• [What you are asked to do] Once the line with "floorplan,0.00257,14.7,197" is found in the entries below, print it and each following line exactly, stopping after the line with "(Power assumes the"; print nothing else.

• [Materials provided]
/---
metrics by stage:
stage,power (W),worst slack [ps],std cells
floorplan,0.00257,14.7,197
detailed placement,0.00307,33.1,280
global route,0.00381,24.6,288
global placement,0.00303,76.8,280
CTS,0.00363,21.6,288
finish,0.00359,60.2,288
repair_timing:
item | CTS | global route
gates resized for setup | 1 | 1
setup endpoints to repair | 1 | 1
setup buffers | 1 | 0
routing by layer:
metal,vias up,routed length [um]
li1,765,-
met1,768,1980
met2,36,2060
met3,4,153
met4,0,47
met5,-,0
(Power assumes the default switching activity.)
\---
/---
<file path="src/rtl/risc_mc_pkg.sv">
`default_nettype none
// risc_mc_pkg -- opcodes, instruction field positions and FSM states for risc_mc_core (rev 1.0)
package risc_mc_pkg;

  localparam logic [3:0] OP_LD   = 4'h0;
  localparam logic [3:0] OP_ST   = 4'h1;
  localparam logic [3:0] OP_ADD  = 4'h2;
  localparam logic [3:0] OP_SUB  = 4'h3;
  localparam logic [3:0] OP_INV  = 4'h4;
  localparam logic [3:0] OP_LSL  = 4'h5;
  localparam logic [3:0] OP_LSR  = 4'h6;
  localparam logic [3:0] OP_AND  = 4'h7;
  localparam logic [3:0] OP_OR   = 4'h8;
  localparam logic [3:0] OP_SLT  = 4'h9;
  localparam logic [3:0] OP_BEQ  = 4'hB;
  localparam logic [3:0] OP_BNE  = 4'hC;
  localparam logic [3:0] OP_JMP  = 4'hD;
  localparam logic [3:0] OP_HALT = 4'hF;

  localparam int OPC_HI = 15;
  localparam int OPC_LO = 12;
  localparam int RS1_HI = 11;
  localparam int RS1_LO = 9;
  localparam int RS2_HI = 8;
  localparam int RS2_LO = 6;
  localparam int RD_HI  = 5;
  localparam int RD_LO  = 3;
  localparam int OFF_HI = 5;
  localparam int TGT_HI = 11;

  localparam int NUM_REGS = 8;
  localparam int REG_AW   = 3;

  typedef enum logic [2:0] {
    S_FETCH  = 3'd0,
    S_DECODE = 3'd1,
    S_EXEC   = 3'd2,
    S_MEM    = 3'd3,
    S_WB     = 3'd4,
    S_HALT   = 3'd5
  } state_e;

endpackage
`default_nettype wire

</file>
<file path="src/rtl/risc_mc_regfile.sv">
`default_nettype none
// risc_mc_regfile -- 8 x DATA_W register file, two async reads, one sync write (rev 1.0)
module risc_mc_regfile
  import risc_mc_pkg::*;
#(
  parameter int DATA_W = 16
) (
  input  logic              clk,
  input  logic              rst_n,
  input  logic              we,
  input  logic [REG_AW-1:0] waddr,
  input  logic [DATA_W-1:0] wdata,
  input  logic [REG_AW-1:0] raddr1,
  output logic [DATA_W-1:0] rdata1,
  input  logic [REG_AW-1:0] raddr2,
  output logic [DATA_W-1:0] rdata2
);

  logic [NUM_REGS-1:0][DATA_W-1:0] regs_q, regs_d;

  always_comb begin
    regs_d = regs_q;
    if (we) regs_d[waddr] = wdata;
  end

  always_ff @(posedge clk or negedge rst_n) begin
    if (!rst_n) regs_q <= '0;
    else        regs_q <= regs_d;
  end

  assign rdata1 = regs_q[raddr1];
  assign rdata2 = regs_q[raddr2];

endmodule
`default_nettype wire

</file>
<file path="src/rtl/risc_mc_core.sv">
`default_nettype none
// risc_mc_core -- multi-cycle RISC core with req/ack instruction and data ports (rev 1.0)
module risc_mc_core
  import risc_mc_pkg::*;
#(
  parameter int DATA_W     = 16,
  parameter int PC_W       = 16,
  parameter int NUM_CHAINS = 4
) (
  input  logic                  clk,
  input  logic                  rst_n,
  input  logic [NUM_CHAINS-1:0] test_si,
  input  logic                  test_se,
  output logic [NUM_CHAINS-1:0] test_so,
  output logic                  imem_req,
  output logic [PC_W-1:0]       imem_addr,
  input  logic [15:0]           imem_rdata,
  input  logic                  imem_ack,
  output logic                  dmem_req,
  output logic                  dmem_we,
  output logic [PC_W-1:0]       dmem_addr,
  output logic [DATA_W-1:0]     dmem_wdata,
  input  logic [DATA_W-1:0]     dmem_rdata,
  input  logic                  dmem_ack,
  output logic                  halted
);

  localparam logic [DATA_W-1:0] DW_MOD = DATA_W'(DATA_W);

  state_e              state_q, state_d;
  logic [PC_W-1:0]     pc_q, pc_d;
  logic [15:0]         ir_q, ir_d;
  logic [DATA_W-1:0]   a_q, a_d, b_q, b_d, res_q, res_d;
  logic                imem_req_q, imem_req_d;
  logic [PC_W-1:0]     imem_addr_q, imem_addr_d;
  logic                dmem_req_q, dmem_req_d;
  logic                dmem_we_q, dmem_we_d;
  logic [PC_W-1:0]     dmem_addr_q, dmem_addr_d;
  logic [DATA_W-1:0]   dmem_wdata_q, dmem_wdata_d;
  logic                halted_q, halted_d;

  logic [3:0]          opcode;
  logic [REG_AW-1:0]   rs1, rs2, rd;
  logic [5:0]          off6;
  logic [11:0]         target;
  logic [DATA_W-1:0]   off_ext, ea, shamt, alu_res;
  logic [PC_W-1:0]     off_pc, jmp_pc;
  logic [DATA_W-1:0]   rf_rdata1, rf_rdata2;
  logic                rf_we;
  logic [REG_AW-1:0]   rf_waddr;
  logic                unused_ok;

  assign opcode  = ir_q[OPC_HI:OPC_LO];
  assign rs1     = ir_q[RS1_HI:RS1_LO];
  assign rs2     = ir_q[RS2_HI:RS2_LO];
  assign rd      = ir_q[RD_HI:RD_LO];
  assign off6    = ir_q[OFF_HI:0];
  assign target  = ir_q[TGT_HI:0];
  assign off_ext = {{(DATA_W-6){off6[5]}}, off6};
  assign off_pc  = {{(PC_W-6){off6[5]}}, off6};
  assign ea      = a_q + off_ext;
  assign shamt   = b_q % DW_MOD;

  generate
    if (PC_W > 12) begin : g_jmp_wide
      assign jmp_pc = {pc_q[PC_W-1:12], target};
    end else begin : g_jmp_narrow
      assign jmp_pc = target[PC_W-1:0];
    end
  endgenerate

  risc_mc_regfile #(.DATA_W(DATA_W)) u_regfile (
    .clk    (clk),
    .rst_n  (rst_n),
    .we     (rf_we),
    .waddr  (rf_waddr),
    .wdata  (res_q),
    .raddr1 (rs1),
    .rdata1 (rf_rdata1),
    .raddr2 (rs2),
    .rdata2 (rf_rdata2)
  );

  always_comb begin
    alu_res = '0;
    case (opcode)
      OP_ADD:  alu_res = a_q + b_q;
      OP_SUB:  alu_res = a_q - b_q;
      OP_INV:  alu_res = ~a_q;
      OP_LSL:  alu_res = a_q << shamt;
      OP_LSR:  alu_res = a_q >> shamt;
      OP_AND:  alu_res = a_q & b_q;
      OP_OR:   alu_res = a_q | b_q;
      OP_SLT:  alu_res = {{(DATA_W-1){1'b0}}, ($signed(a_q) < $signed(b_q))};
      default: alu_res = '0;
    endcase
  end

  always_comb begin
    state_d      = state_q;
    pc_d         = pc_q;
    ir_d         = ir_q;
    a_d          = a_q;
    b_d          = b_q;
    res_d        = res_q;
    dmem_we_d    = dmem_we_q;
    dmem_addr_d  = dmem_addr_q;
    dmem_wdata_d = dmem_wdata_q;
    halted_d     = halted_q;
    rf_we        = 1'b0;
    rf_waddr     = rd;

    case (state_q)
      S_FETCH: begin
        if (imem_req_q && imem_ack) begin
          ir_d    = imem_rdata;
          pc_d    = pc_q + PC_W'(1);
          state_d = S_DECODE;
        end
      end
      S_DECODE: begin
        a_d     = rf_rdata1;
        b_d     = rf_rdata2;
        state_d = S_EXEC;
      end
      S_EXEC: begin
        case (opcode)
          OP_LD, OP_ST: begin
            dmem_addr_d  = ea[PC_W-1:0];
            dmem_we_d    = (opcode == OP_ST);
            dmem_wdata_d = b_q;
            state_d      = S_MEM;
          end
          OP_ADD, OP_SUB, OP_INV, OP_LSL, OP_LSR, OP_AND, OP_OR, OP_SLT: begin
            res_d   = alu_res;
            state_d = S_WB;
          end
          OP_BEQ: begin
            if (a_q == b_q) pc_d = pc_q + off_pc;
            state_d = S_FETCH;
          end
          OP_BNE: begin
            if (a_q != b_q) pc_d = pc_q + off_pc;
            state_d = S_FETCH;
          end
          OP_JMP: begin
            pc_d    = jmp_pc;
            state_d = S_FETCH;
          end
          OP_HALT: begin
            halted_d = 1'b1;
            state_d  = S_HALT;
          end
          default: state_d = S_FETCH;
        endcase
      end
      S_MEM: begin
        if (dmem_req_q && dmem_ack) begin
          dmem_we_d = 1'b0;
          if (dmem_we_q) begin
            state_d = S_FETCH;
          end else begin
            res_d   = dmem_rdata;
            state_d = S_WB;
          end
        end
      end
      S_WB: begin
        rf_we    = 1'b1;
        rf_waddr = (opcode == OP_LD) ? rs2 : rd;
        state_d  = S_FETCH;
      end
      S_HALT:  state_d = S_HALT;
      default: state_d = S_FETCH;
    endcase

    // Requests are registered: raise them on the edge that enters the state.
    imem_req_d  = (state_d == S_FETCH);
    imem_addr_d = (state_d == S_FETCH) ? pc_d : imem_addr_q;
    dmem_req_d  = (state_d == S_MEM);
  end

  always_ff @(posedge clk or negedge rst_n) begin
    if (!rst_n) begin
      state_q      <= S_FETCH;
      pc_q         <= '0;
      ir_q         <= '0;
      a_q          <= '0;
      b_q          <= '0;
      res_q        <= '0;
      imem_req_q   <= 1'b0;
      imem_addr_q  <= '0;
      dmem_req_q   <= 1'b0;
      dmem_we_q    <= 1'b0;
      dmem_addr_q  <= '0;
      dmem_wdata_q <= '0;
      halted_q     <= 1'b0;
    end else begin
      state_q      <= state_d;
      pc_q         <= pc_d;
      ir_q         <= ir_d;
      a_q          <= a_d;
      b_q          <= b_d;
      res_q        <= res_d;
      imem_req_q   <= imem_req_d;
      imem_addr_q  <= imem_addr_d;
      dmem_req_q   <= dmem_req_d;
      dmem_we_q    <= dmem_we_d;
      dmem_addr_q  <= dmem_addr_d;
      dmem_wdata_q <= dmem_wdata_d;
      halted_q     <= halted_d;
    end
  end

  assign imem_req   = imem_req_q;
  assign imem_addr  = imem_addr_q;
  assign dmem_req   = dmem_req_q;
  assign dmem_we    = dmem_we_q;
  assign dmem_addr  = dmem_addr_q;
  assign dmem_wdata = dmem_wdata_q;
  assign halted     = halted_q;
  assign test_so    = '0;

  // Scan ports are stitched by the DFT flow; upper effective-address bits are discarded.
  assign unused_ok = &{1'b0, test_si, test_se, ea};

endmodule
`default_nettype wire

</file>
\---
• [The answer]
floorplan,0.00257,14.7,197
detailed placement,0.00307,33.1,280
global route,0.00381,24.6,288
global placement,0.00303,76.8,280
CTS,0.00363,21.6,288
finish,0.00359,60.2,288
repair_timing:
item | CTS | global route
gates resized for setup | 1 | 1
setup endpoints to repair | 1 | 1
setup buffers | 1 | 0
routing by layer:
metal,vias up,routed length [um]
li1,765,-
met1,768,1980
met2,36,2060
met3,4,153
met4,0,47
met5,-,0
(Power assumes the default switching activity.)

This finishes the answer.